Remembering the golden Age of Manga in Libraries (and a list of manga titles)

Remember when manga was on the cutting edge of library provision a few years ago? Heady times when it seemed like the easiest way to attract teens into libraries was to invest in a manga collection and run a manga art event*.

Oh sure there were the occasional blips, including parents discovering their children paging through shonen-ai** or even worse hentai, because library staff were not aware that not all manga is for young readers; and library borrowers having conniptions when encountering teens cosplaying a Death Note Shinigami*** but overall nothing too major.

In the drk ages of 2006 the September edition Teen Librarian Monthly was a Manga Special, designed to introduce librarians to manga. You can read a copy here: TLM: Manga

I also wrote an article for the Public Library journal, which is readable here: Turning Japanese. I will just say that I was not responsible for the article title.

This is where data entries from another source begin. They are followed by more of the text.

==> run a: inputs <==
==> flow/design.v <==
module reflex_core (
    input wire clk,                   
    input wire rst_n,                 
    input wire signed [15:0] z_pos,   
    input wire signed [15:0] z_vel,   
    input wire signed [15:0] kp_gain,
    input wire signed [15:0] kd_gain,
    input wire signed [15:0] vel_threshold,  
    output reg signed [15:0] u_out,   
    output reg guardian_active        
);
    reg signed [31:0] p_term;
    reg signed [31:0] d_term;
    reg signed [31:0] raw_sum;
    localparam signed [15:0] MAX_OUT = 16'd2000;   
    localparam signed [15:0] MIN_OUT = -16'd2000;  
    always @(posedge clk or negedge rst_n) begin
        if (!rst_n) begin
            u_out <= 16'd0;
            guardian_active <= 1'b0;
            p_term <= 32'd0;
            d_term <= 32'd0;
        end else begin
            if (($signed(z_vel) > $signed(vel_threshold)) || 
                ($signed(z_vel) < -$signed(vel_threshold))) begin
                guardian_active <= 1'b1;
                d_term <= z_vel * (kd_gain <<< 1); 
            end else begin
                guardian_active <= 1'b0;
                d_term <= z_vel * kd_gain;
            end
            p_term <= z_pos * kp_gain;  
            raw_sum = -(p_term + d_term); 
            if (raw_sum > MAX_OUT) 
                u_out <= MAX_OUT;
            else if (raw_sum < MIN_OUT) 
                u_out <= MIN_OUT;
            else
                u_out <= raw_sum[15:0];  
        end
    end
endmodule
==> flow/run.sh <==
#!/bin/bash
# the make line also repeats each setting of config.mk as NAME=value (left out here)
make -C /OpenROAD-flow-scripts/flow DESIGN_CONFIG=/design/flow/config.mk WORK_HOME=/design/flow/orfs CLKGATE_MAP_FILE= finish
==> flow/config.mk <==
export PLATFORM = sky130hd
export DESIGN_NAME = reflex_core
export DESIGN_NICKNAME = reflex_core
export VERILOG_FILES = /design/flow/design.v
export SDC_FILE = /design/flow/constraint.sdc
export NUM_CORES = 4
export LEC_CHECK = 0
export ABC_AREA = 0
export CAP_MARGIN = 20
export CORE_ASPECT_RATIO = 0.5
export CORE_MARGIN = 10
export CORE_UTILIZATION = 68
export CTS_CLUSTER_DIAMETER = 233
export CTS_CLUSTER_SIZE = 98
export HOLD_SLACK_MARGIN = -0.08
export MAX_ROUTING_LAYER = met4
export MIN_ROUTING_LAYER = met1
export PLACE_DENSITY_LB_ADDON = 0.3
export SETUP_SLACK_MARGIN = -0.39
export SLEW_MARGIN = 20
==> flow/constraint.sdc <==
create_clock -name core_clock -period 7.92 [get_ports {clk}]
set_input_delay 1.5840 -clock core_clock [delete_from_list [all_inputs] [get_ports {clk}]]
set_output_delay 1.5840 -clock core_clock [all_outputs]
set_load 0.01 [all_outputs]
==> run b (differences from run a) <==
==> flow/config.mk (replaced) <==
export PLATFORM = sky130hd
export DESIGN_NAME = reflex_core
export DESIGN_NICKNAME = reflex_core
export VERILOG_FILES = /design/flow/design.v
export SDC_FILE = /design/flow/constraint.sdc
export NUM_CORES = 4
export LEC_CHECK = 0
export CAP_MARGIN = 20
export CORE_MARGIN = 2
export CORE_UTILIZATION = 40
export SLEW_MARGIN = 20
==> flow/constraint.sdc (replaced) <==
create_clock -name core_clock -period 7.78 [get_ports {clk}]
set_input_delay 1.5560 -clock core_clock [delete_from_list [all_inputs] [get_ports {clk}]]
set_output_delay 1.5560 -clock core_clock [all_outputs]
set_load 0.01 [all_outputs]
==> changes_impl.md <==
### Changed

* Layout Check Fails: setup timing
* PnR worst setup slack at -1.973 ps
* Drt wl/cell at 16.98 um
* Max-slew headroom at 0.5318
* Post-CTS Resized at 0
* Fillers at 2497
* Full die area at 0.04674 mm2
* Critical Path Stages at 24
* CP bufs+invs at 6
* Final cell count without fillers at 3620
* Latency at later pin at 350 ps
* Worst slew pin tran at 695.9 ps
* Status: finished with violations
* Final setup vio count at 1
(the above is from run a)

It all seemed so easy with publishers like Tokyopop running regular ReCon events around the country and of course manga and cosplay still had an aura of underground cool. Then Tokyopop imploded, Tanoshimi disappeared and for a long while there seemed to be fewer titles available.

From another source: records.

==> raven: inputs <==
==> flow/design.v <==
module apb_slave (
  input  logic        PCLK,
  input  logic        PRESETn,
  input  logic [31:0] PADDR,
  input  logic        PSEL,
  input  logic        PENABLE,
  input  logic        PWRITE,
  input  logic [31:0] PWDATA,
  output logic [31:0] PRDATA,
  output logic        PREADY,
  output logic        PSLVERR
);
  logic [15:0] [31:0] registers;
  logic [3:0] addr_index;
  logic       addr_valid;
  assign addr_index = PADDR[5:2];
  assign addr_valid = (PADDR[31:6] == 0);
  typedef enum logic [1:0] {
    IDLE,
    SETUP,
    ACCESS
  } apb_state_t;
  apb_state_t current_state, next_state;
  always_ff @(posedge PCLK or negedge PRESETn) begin
    if (!PRESETn) begin
      current_state <= IDLE;
    end else begin
      current_state <= next_state;
    end
  end
  always_comb begin
    case (current_state)
      IDLE: begin
        if (PSEL && !PENABLE)
          next_state = SETUP;
        else
          next_state = IDLE;
      end
      SETUP: begin
        if (PSEL && PENABLE)
          next_state = ACCESS;
        else
          next_state = IDLE;
      end
      ACCESS: begin
        if (PSEL && !PENABLE)
          next_state = SETUP;
        else
          next_state = IDLE;
      end
      default:
        next_state = IDLE;
    endcase
  end
  always_ff @(posedge PCLK or negedge PRESETn) begin
    if (!PRESETn) begin
      for (int i = 0; i < 16; i++)
        registers[i] <= 32'h0;
      PRDATA <= 32'h0;
      PREADY <= 1'b1;   
      PSLVERR <= 1'b0;  
    end
    else begin
      PREADY <= (next_state != SETUP);
      PSLVERR <= 1'b0;
      if (current_state == SETUP && PSEL && PENABLE) begin
        if (!addr_valid) begin
          PSLVERR <= 1'b1;
        end
        else if (!PWRITE) begin
          PRDATA <= registers[addr_index];
        end
      end
      if (current_state == ACCESS && PSEL && PENABLE && addr_valid && PWRITE) begin
        registers[addr_index] <= PWDATA;
      end
    end
  end
endmodule
==> flow/run.sh <==
#!/bin/bash
# the make line also repeats each setting of config.mk as NAME=value (left out here)
make -C /OpenROAD-flow-scripts/flow DESIGN_CONFIG=/design/flow/config.mk WORK_HOME=/design/flow/orfs CLKGATE_MAP_FILE= finish
==> flow/config.mk <==
export PLATFORM = sky130hd
export DESIGN_NAME = apb_slave
export DESIGN_NICKNAME = apb_slave
export VERILOG_FILES = /design/flow/design.v
export SDC_FILE = /design/flow/constraint.sdc
export NUM_CORES = 4
export LEC_CHECK = 0
export ABC_AREA = 1
export CAP_MARGIN = 30
export CELL_PAD_IN_SITES_GLOBAL_PLACEMENT = 3
export CORE_MARGIN = 2
export CORE_UTILIZATION = 15
export CTS_CLUSTER_DIAMETER = 328
export CTS_CLUSTER_SIZE = 10
export GPL_ROUTABILITY_DRIVEN = 1
export GPL_TIMING_DRIVEN = 1
export MAX_ROUTING_LAYER = met4
export MIN_ROUTING_LAYER = met1
export PLACE_DENSITY_LB_ADDON = 0.29
export SLEW_MARGIN = 40
==> flow/constraint.sdc <==
create_clock -name core_clock -period 2.37 [get_ports {PCLK}]
set_input_delay 0.4740 -clock core_clock [delete_from_list [all_inputs] [get_ports {PCLK}]]
set_output_delay 0.4740 -clock core_clock [all_outputs]
set_load 0.01 [all_outputs]
==> inputs of lagoon, as changes to raven <==
Settings changed: ABC_AREA 1 to default, CAP_MARGIN 30 to 10, CELL_PAD_IN_SITES_GLOBAL_PLACEMENT 3 to 0, CORE_UTILIZATION 15 to 72, CTS_CLUSTER_DIAMETER 328 to default, CTS_CLUSTER_SIZE 10 to 41, GPL_ROUTABILITY_DRIVEN 1 to 0, MAX_ROUTING_LAYER met4 to met5, PLACE_DENSITY_LB_ADDON 0.29 to default, SETUP_SLACK_MARGIN from default to 0.63, SLEW_MARGIN 40 to 20, TNS_END_PERCENT from default to 80.
==> flow/constraint.sdc (replaced) <==
create_clock -name core_clock -period 2.18 [get_ports {PCLK}]
set_input_delay 0.4360 -clock core_clock [delete_from_list [all_inputs] [get_ports {PCLK}]]
set_output_delay 0.4360 -clock core_clock [all_outputs]
set_load 0.01 [all_outputs]
==> inputs of pepper, as changes to raven <==
Settings changed: CAP_MARGIN 30 to 10, CELL_PAD_IN_SITES_GLOBAL_PLACEMENT 3 to 0, CORE_UTILIZATION 15 to 72, CTS_CLUSTER_DIAMETER 328 to default, CTS_CLUSTER_SIZE 10 to 43, GPL_ROUTABILITY_DRIVEN 1 to 0, MAX_ROUTING_LAYER met4 to met5, PLACE_DENSITY_LB_ADDON 0.29 to 0.25, SETUP_SLACK_MARGIN from default to -0.05, SLEW_MARGIN 40 to 20, TNS_END_PERCENT from default to 80.
==> flow/constraint.sdc (replaced) <==
create_clock -name core_clock -period 2.25 [get_ports {PCLK}]
set_input_delay 0.4500 -clock core_clock [delete_from_list [all_inputs] [get_ports {PCLK}]]
set_output_delay 0.4500 -clock core_clock [all_outputs]
set_load 0.01 [all_outputs]
==> notes <==
pepper finished with timing, DRC and antenna clean. raven passed the timing, design-rule and antenna checks. lagoon never finished: it broke off in 5_1_grt on DPL-0033. Between pepper and raven, the lower clock power is in raven (gap about 8%, measured against raven). Against raven, the cell count of pepper is lower by 30%. Against pepper, the count of clock-buffer cells in the layout of raven is lower by 17. Against raven, the register-to-register slack of pepper is lower by 0.21 ns. In pepper the worst hold slack is higher than in raven, by 0.065 ns. Setup slack: raven is better than pepper (0.13 ns). In raven the utilization is lower than in pepper, by 66 points. In pepper the sequential share of layout area is higher than in raven, by 3.7 points.
==> figures <==
	pepper	lagoon	raven
Outcome	no timing/DRC/antenna violations	did not finish	no timing/DRC/antenna violations
Failing step	-	5_1_grt	-
Sequential Area	13,700 µm²	-	13,700 µm²
Post-cts resize count	0	251	0
PnR Total Power	22.0 mW	-	21.1 mW
Crit path capture	PRDATA[13]	-	PREADY
Core Box Area	40,600 µm²	33,500 µm²	195,000 µm²
Highest-delay cell along the critical path	sky130_fd_sc_hd__clkdlybuf4s50_1	-	sky130_fd_sc_hd__clkdlybuf4s50_1
Switch share	26.4%	-	30.2%
Non-clock buffer share	11.2%	-	13.2%
Post-synthesis cell type with the largest instance count	sky130_fd_sc_hd__nand2_1	sky130_fd_sc_hd__dfrtp_1	sky130_fd_sc_hd__nand2_1
Die extent in x	207 µm	188 µm	448 µm
Post-Synthesis Cells	4,298	1,518	4,298
FA/HA/MAJ Cells, Area Fraction	0.0846%	0.102%	0.0846%
Die Outline Area	42,700 µm²	35,500 µm²	201,000 µm²
Pre-CTS setup slack	-0.365 ns	-0.905 ns	-0.271 ns
Power group with the largest share	registers	-	registers
Worst clock skew	0.0100 ns	-	0.0231 ns
Total internal power	16.2 mW	-	14.7 mW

Even worse**** happened, manga went mainstream and nowadays everyone and their gran seems to know what cosplay is, and a lot of them attend conventions together, dressed up as their favourite characters.

Nowadays the largest providers of manga in the UK are Kodansha, Viz Media and Self Made Hero with their Manga Shakespeare line; then there are UK-based indie manga creators and collectives, the oldest and best-known being Sweatdrop Studios and Umisen-Yamasen.

Even though manga appears ubiquitous, sometimes guidance is required by those that feel that they do not know enough to make safe choices when it comes to stock; so I have decided to put together a list of recommendations suitable for teen readers (13+).

An important thing to remember is that popular manga series can extend to many volumes, Naruto, for example, ran to 72 volumes and One Piece is currently on 79.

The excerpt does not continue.